### Work instructions
From the data below, copy out every line in which the word "cells" occurs.

....

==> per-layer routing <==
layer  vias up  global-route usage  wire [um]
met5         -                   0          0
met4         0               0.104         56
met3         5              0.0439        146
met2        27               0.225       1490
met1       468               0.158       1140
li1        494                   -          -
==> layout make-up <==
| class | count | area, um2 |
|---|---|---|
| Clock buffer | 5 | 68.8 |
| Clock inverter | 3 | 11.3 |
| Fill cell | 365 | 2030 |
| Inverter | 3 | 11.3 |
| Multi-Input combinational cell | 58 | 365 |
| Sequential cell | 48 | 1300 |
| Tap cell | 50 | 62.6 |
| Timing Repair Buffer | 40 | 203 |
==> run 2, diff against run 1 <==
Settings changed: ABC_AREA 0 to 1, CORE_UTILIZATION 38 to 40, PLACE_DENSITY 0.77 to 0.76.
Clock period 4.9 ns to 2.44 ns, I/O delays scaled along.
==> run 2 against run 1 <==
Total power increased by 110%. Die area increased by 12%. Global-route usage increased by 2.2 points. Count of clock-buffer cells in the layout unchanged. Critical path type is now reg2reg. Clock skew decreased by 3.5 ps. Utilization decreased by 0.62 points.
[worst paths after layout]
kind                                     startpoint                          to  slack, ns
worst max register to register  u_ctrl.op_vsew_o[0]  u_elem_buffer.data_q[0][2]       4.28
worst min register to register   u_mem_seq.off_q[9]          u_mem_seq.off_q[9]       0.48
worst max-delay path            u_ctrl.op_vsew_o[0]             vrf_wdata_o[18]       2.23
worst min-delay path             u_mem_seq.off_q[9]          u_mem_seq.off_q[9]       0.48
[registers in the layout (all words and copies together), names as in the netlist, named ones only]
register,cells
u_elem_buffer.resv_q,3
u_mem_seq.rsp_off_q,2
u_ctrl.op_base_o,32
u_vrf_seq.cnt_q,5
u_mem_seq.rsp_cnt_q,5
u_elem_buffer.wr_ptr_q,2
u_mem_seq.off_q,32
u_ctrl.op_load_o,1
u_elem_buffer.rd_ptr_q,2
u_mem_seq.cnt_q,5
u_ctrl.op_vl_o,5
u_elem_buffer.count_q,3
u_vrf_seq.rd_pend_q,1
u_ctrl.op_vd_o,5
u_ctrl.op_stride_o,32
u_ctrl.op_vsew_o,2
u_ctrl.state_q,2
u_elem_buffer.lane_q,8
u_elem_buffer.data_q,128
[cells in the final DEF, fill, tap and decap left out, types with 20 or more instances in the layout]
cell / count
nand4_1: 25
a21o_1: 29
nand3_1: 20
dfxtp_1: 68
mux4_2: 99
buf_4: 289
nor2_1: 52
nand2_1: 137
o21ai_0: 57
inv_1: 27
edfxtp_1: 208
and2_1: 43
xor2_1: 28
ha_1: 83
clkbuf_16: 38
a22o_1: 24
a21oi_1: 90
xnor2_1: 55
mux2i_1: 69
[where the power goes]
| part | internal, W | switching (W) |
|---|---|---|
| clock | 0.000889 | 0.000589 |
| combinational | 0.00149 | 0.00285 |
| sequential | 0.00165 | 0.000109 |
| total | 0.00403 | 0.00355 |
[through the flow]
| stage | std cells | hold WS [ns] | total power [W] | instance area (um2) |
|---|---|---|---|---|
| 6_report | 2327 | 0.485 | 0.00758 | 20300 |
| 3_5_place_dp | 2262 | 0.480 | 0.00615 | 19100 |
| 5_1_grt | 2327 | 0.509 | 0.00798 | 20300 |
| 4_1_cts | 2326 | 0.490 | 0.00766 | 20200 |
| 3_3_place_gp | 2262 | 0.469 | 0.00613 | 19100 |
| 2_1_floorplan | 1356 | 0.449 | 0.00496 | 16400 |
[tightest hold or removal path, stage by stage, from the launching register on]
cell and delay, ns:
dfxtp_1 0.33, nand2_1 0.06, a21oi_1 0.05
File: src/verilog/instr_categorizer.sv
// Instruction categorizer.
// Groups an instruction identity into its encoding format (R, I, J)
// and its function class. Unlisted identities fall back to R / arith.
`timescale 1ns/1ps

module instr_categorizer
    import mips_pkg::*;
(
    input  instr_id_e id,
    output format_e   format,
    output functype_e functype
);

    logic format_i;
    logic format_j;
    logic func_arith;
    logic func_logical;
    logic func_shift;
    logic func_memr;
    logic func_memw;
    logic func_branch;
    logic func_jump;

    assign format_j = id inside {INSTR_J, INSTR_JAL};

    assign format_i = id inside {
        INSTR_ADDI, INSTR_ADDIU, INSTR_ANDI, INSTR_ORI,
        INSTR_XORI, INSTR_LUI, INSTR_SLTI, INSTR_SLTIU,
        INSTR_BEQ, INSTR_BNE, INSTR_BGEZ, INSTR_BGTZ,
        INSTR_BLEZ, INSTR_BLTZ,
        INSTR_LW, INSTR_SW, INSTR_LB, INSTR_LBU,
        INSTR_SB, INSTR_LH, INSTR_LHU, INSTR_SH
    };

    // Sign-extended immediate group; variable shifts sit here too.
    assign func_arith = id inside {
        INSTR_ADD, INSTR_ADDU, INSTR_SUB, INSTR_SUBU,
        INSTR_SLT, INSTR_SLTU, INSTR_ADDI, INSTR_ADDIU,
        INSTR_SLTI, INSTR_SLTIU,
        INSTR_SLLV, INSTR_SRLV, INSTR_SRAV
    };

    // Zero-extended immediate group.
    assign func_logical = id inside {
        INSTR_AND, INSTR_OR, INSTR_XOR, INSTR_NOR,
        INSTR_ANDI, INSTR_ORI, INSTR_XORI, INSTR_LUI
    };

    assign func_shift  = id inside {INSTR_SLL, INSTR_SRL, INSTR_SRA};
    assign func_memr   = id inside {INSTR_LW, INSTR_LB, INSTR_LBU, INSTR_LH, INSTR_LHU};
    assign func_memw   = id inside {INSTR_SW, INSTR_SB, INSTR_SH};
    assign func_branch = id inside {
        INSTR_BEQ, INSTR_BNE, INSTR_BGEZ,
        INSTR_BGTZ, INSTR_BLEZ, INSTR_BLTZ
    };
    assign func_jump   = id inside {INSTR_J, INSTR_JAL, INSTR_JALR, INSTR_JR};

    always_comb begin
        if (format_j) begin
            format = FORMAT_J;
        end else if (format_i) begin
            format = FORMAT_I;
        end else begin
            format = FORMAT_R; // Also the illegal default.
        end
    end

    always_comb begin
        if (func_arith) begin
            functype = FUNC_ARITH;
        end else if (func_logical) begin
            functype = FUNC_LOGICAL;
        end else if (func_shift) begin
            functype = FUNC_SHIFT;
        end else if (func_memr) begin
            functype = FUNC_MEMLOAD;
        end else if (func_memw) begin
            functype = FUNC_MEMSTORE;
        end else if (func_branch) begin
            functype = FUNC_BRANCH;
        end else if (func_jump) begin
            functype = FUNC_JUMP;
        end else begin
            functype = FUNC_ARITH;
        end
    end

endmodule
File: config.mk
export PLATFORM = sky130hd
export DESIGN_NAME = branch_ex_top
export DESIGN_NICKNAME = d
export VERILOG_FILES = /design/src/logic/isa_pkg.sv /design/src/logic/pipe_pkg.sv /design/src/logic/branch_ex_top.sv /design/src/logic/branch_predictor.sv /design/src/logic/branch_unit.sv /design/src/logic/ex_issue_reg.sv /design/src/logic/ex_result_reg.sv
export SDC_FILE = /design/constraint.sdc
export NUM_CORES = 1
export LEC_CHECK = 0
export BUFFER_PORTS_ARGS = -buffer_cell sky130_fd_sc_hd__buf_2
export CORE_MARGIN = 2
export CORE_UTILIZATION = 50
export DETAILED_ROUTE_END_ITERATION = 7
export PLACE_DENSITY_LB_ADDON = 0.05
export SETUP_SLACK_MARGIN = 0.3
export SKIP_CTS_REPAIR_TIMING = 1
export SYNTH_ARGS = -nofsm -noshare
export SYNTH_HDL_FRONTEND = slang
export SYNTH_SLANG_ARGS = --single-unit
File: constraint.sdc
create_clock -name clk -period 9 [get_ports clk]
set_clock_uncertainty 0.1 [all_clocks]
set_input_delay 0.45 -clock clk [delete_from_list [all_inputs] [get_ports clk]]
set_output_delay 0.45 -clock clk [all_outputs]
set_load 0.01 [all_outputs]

....

### Written answer
Total power increased by 110%. Die area increased by 12%. Global-route usage increased by 2.2 points. Count of clock-buffer cells in the layout unchanged. Critical path type is now reg2reg. Clock skew decreased by 3.5 ps. Utilization decreased by 0.62 points.
register,cells
[cells in the final DEF, fill, tap and decap left out, types with 20 or more instances in the layout]
| stage | std cells | hold WS [ns] | total power [W] | instance area (um2) |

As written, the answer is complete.